Ainda há inúmeras mulheres lésbicas que evitam trocar afeto publicamente porque sabem que podem ser fetichizadas, insultadas, agredidas, estupradas e mortas. E não é por menos, afinal, estamos falando do país que mais mata a população LGBTQIA+. Por isso, precisamos firmar e reforçar todos os dias a nossa contribuição à luta. Respeitar a vida e manter firme o compromisso de romper com os padrões de gênero e sexualidade impostas.
A data do 29 de agosto é um importante símbolo dessa luta. O Dia Nacional da Visibilidade Lésbica é pelo orgulho e afirmação de que as mulheres que amam outras mulheres existem e resistem! É um levante contra o apagamento e silenciamento histórico das opressões. Ainda há muito no que trabalhar, afinal, ainda faltam acessos, oportunidades e principalmente políticas públicas para garantia de direitos fundamentais. Por isso, precisamos de muitas mulheres livres ocupando tudo, inclusive a política, mantendo os legados dessa luta e os enfrentamentos necessários.

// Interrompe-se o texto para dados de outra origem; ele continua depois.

`config.mk`:
```
export PLATFORM = sky130hd
export DESIGN_NAME = pscan_decoder
export DESIGN_NICKNAME = d
export VERILOG_FILES = /design/src/rtl/pscan_pkg.sv /design/src/rtl/pscan_clamp.sv /design/src/rtl/pscan_stage.sv /design/src/rtl/pscan_decoder.sv
export SDC_FILE = /design/constraint.sdc
export NUM_CORES = 1
export LEC_CHECK = 0
export BUFFER_PORTS_ARGS = -buffer_cell sky130_fd_sc_hd__buf_2
export CAP_MARGIN = 25
export CORE_MARGIN = 2
export CORE_UTILIZATION = 40
export DETAILED_ROUTE_END_ITERATION = 8
export SLEW_MARGIN = 20
export SYNTH_ARGS = -nofsm -noshare
export SYNTH_HDL_FRONTEND = slang
export SYNTH_SLANG_ARGS = --single-unit
```
`constraint.sdc`:
```
create_clock -name clk -period 17.05 [get_ports clk]
set_input_delay 0.8525 -clock clk [delete_from_list [all_inputs] [get_ports clk]]
set_output_delay 0.8525 -clock clk [all_outputs]
set_load 0.01 [all_outputs]
```
File: src/rtl/cap_pkg.sv
package cap_pkg;
    localparam int MODE_W = 4;
    localparam int PS_W   = 4;

    localparam logic [MODE_W-1:0] MODE_OFF    = 4'b0000;
    localparam logic [MODE_W-1:0] MODE_FALL   = 4'b0100;
    localparam logic [MODE_W-1:0] MODE_RISE   = 4'b0101;
    localparam logic [MODE_W-1:0] MODE_RISE4  = 4'b0110;
    localparam logic [MODE_W-1:0] MODE_RISE16 = 4'b0111;

    localparam logic [PS_W-1:0] LAST4  = PS_W'(3);
    localparam logic [PS_W-1:0] LAST16 = PS_W'(15);

    typedef struct packed {
        logic              prev;
        logic [MODE_W-1:0] mode;
        logic [PS_W-1:0]   cnt;
    } qual_st_t;

    function automatic logic mode_enabled(input logic [MODE_W-1:0] m);
        return (m == MODE_FALL) || (m == MODE_RISE) ||
               (m == MODE_RISE4) || (m == MODE_RISE16);
    endfunction
endpackage

File: src/rtl/cap_sync.sv
module cap_sync #(
    parameter int STAGES = 2
) (
    input  logic clk,
    input  logic rst_n,
    input  logic d_i,
    output logic q_o
);
    logic [STAGES-1:0] sh_d, sh_q;

    always_comb begin
        sh_d = {sh_q[STAGES-2:0], d_i};
    end

    always_ff @(posedge clk) begin
        if (!rst_n) sh_q <= '0;
        else        sh_q <= sh_d;
    end

    assign q_o = sh_q[STAGES-1];
endmodule

File: src/rtl/cap_qual.sv
module cap_qual
    import cap_pkg::*;
(
    input  logic              clk,
    input  logic              rst_n,
    input  logic              smp_i,
    input  logic [MODE_W-1:0] mode_i,
    input  logic              port_wr_i,
    output logic              evt_o
);
    qual_st_t st_d, st_q;
    logic rise, fall, chg, pin_hit;

    always_comb begin
        st_d      = st_q;
        st_d.prev = smp_i;
        st_d.mode = mode_i;
        rise      = smp_i & ~st_q.prev;
        fall      = ~smp_i & st_q.prev;
        chg       = (mode_i != st_q.mode);
        pin_hit   = 1'b0;
        case (mode_i)
            MODE_FALL: begin
                pin_hit  = fall;
                st_d.cnt = '0;
            end
            MODE_RISE: begin
                pin_hit  = rise;
                st_d.cnt = '0;
            end
            MODE_RISE4: begin
                if (rise) begin
                    if (st_q.cnt >= LAST4) begin
                        pin_hit  = 1'b1;
                        st_d.cnt = '0;
                    end else begin
                        st_d.cnt = st_q.cnt + 1'b1;
                    end
                end
            end
            MODE_RISE16: begin
                if (rise) begin
                    if (st_q.cnt >= LAST16) begin
                        pin_hit  = 1'b1;
                        st_d.cnt = '0;
                    end else begin
                        st_d.cnt = st_q.cnt + 1'b1;
                    end
                end
            end
            default: st_d.cnt = '0;
        endcase
        if (chg) begin
            pin_hit  = 1'b0;
            st_d.cnt = '0;
        end
        evt_o = mode_enabled(mode_i) & (pin_hit | port_wr_i);
    end

    always_ff @(posedge clk) begin
        if (!rst_n) begin
            st_q.prev <= 1'b0;
            st_q.mode <= MODE_OFF;
            st_q.cnt  <= '0;
        end else begin
            st_q <= st_d;
        end
    end
endmodule

File: src/rtl/cap_tsel.sv
module cap_tsel #(
    parameter int TMR_W = 16,
    parameter int N_TMR = 4,
    localparam int SEL_W = $clog2(N_TMR)
) (
    input  logic [N_TMR*TMR_W-1:0] tmr_i,
    input  logic [SEL_W-1:0]       sel_i,
    output logic [TMR_W-1:0]       val_o
);
    logic [TMR_W-1:0] lane [N_TMR];

    for (genvar g = 0; g < N_TMR; g++) begin : g_lane
        assign lane[g] = tmr_i[g*TMR_W +: TMR_W];
    end

    always_comb begin
        val_o = '0;
        for (int i = 0; i < N_TMR; i++) begin
            if (sel_i == SEL_W'(i)) val_o = lane[i];
        end
    end
endmodule

File: src/rtl/cap_unit.sv
module cap_unit
    import cap_pkg::*;
#(
    parameter int TMR_W = 16,
    parameter int N_TMR = 4,
    parameter int SYNC_STAGES = 2,
    localparam int SEL_W = $clog2(N_TMR)
) (
    input  logic                   clk,
    input  logic                   rst_n,
    input  logic                   cap_pin_i,
    input  logic [MODE_W-1:0]      mode_i,
    input  logic [SEL_W-1:0]       tsel_i,
    input  logic [N_TMR*TMR_W-1:0] tmr_i,
    input  logic                   port_wr_i,
    input  logic                   clr_i,
    output logic [TMR_W-1:0]       cap_val_o,
    output logic                   cap_flag_o
);
    typedef struct packed {
        logic [TMR_W-1:0] val;
        logic             flag;
    } hold_st_t;

    logic             smp;
    logic             cap_evt;
    logic [TMR_W-1:0] tsel_val;
    hold_st_t         hs_d, hs_q;

    cap_sync #(.STAGES(SYNC_STAGES)) u_sync (
        .clk (clk), .rst_n (rst_n), .d_i (cap_pin_i), .q_o (smp)
    );

    cap_qual u_qual (
        .clk (clk), .rst_n (rst_n), .smp_i (smp), .mode_i (mode_i),
        .port_wr_i (port_wr_i), .evt_o (cap_evt)
    );

    cap_tsel #(.TMR_W(TMR_W), .N_TMR(N_TMR)) u_tsel (
        .tmr_i (tmr_i), .sel_i (tsel_i), .val_o (tsel_val)
    );

    always_comb begin
        hs_d = hs_q;
        if (clr_i)   hs_d.flag = 1'b0;
        if (cap_evt) begin
            hs_d.val  = tsel_val;
            hs_d.flag = 1'b1;
        end
    end

    always_ff @(posedge clk) begin
        if (!rst_n) hs_q <= '0;
        else        hs_q <= hs_d;
    end

    assign cap_val_o  = hs_q.val;
    assign cap_flag_o = hs_q.flag;
endmodule

File: config.mk
export PLATFORM = sky130hd
export DESIGN_NAME = cap_unit
export DESIGN_NICKNAME = d
export VERILOG_FILES = /design/src/rtl/cap_pkg.sv /design/src/rtl/cap_sync.sv /design/src/rtl/cap_qual.sv /design/src/rtl/cap_tsel.sv /design/src/rtl/cap_unit.sv
export SDC_FILE = /design/constraint.sdc
export NUM_CORES = 1
export LEC_CHECK = 0
export CORE_MARGIN = 2
export CORE_UTILIZATION = 45
export DETAILED_ROUTE_END_ITERATION = 8
export DONT_BUFFER_PORTS = 1
export HOLD_SLACK_MARGIN = 0.03
export SYNTH_ARGS = -nofsm -noshare
export SYNTH_HDL_FRONTEND = slang
export SYNTH_SLANG_ARGS = --single-unit
export TNS_END_PERCENT = 5
File: constraint.sdc
create_clock -name clk -period 1.6 [get_ports clk]
set_clock_uncertainty 0.1 [all_clocks]
set_input_delay 0.08 -clock clk [delete_from_list [all_inputs] [get_ports clk]]
set_output_delay 0.08 -clock clk [all_outputs]
set_load 0.02 [all_outputs]
Word-level counts from Yosys, hierarchy flattened:

Index checks and enable logic that the tools add are counted.
Widths: inputs -> output; s select.

* input port bits: 75
* flip-flop bits (word level): 28
* logic and storage cells: 50
* output and inout port bits: 17

* equality and inequality tests: 10
* magnitude comparators: 2
* reduce and logical (&&, ||, !) cells: 7
* bitwise logic cells: 7
* add/subtract/negate cells: 1
* multiplexer cells: 17

Operator list (count)
* $mux 16: 4
* $eq 4x3->1 const B: 4
* $mux 4: 4
* $pmux 4 s2: 1
* $mux 1: 7
* $add 4x1->4 const B: 1
* $eq 2x2->1 const B: 2
* $ge 4x2->1 const B: 1
* $ge 4x4->1 const B: 1
* $ne 2x1->1 const B: 2
* $ne 4x4->1: 1
* $pmux 1 s4: 1
* $and 1x1->1: 3
* $logic_or 1x1->1: 3
* $not 1->1: 3
* $eq 2x1->1 const B: 1
* $logic_not 2->1: 1
* $reduce_and 2->1: 1
* $reduce_bool 2->1: 1
* $reduce_or 2->1: 1
* $or 1x1->1: 1

Logic depth before layout (Yosys ltp):

Gate-level depths: netlist of the first run.

* depth in word-level cells: 8
* gate-level depth with buffers: 7
* mapped depth without buffers: 6

By module:

A second synthesis of the first run with hierarchy kept.

* cell total of the unflattened synthesis: 130
* area total of the unflattened synthesis: 1605.3 sq um

By module, submodules not included
* cap_unit: area an instance 649.4 sq um, cells an instance 54, sequential area each 340.3 sq um, times used 1
* cap_qual: area an instance 479.2 sq um, cells an instance 52, sequential area each 180.2 sq um, times used 1
* cap_tsel: area an instance 424.2 sq um, cells an instance 20, sequential area each 0.0 sq um, times used 1
* cap_sync: area an instance 52.6 sq um, cells an instance 4, sequential area each 40.0 sq um, times used 1

Worst setup path after synthesis of the first run:

No wires, ideal clock.

* kind: reg2reg
* start point: register u_qual.st_q[0] (netlist bit)
* end point: register hs_q, in the netlist cap_flag_o
* slack: -201 ps
* data arrival time: 1581 ps
* library setup time: 120 ps
* path buffers: 1
* period minus slack after synthesis: 1801 ps
* data required time: 1380 ps
* cell stages (with the launch flop): 7
* path through: dfxtp_1 > ha_1 > a21boi_0 > a211oi_1 > o2111a_2 > buf_4 > o31a_1

* cells in the longest elaborated chain, start to end: 8
* elaborated cells between the ends (all ways): 12
* those cells by class: order compare: 2; mux: 7; bitwise: 2; reduce/logical: 1

RTL lines
* start: declaration: line cap_qual.sv:11 `qual_st_t st_d, st_q;`
* start signal: assignment: line cap_qual.sv:66 `st_q <= st_d;`
* $ge 4x4->1 / $ge 4x2->1 (equally long branches): line cap_qual.sv:43, cap_qual.sv:33
* $mux 1, on equally long branches: line cap_qual.sv:43, cap_qual.sv:33
* $mux 1, on equally long branches: line cap_qual.sv:42, cap_qual.sv:32
* $pmux 1 s4 *: line cap_qual.sv:22 `case (mode_i)`
* $mux 1 *: line cap_qual.sv:53 `if (chg) begin`
* $or 1x1->1 *: line cap_qual.sv:57 `evt_o = mode_enabled(mode_i) & (pin_hit | port_wr_i);`
* $and 1x1->1 *: line cap_qual.sv:57
* $mux 1 / $reduce_bool 2->1 (equally long branches)
* end signal: assignment: line cap_unit.sv:54 `else hs_q <= hs_d;`
* end: declaration: line cap_unit.sv:28 `hold_st_t hs_d, hs_q;`

Mark *: on every way between the ends. The rest lies on a longest branch, timed or not.
A chain may end at the register's enable or synchronous reset.

Worst setup path in the final report of the first run:

* start point: register u_qual.st_q[1] (netlist bit)
* end point: register hs_q, in the netlist cap_val_o[9]

* cells in the longest elaborated chain, start to end: 7
* elaborated cells between the ends (all ways): 10
* those cells by class: order compare: 2; mux: 6; bitwise: 2

RTL lines (line)
* $ge 4x4->1 / $ge 4x2->1 (equally long branches): cap_qual.sv:43, cap_qual.sv:33
* $mux 1, on equally long branches: cap_qual.sv:43, cap_qual.sv:33
* $mux 1, on equally long branches: cap_qual.sv:42, cap_qual.sv:32
* $pmux 1 s4 *: cap_qual.sv:22
* $mux 1 *: cap_qual.sv:53
* $or 1x1->1 *: cap_qual.sv:57
* $and 1x1->1 *: cap_qual.sv:57

Marks and branches as above.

“Que nos próximos debates as machezas nos sorrisos
de canto de boca continuem. Não sairemos das
ruas porque não foi esse projeto que nos
colocou nas ruas, esse é um lugar que nós já estamos.
Gostaria de lembrar que é século 21, o
lugar das mulheres lésbicas existe. ”
- Marielle Franco
*O nome verdadeiro foi ocultado a pedido da jovem que preferiu não ser identificada.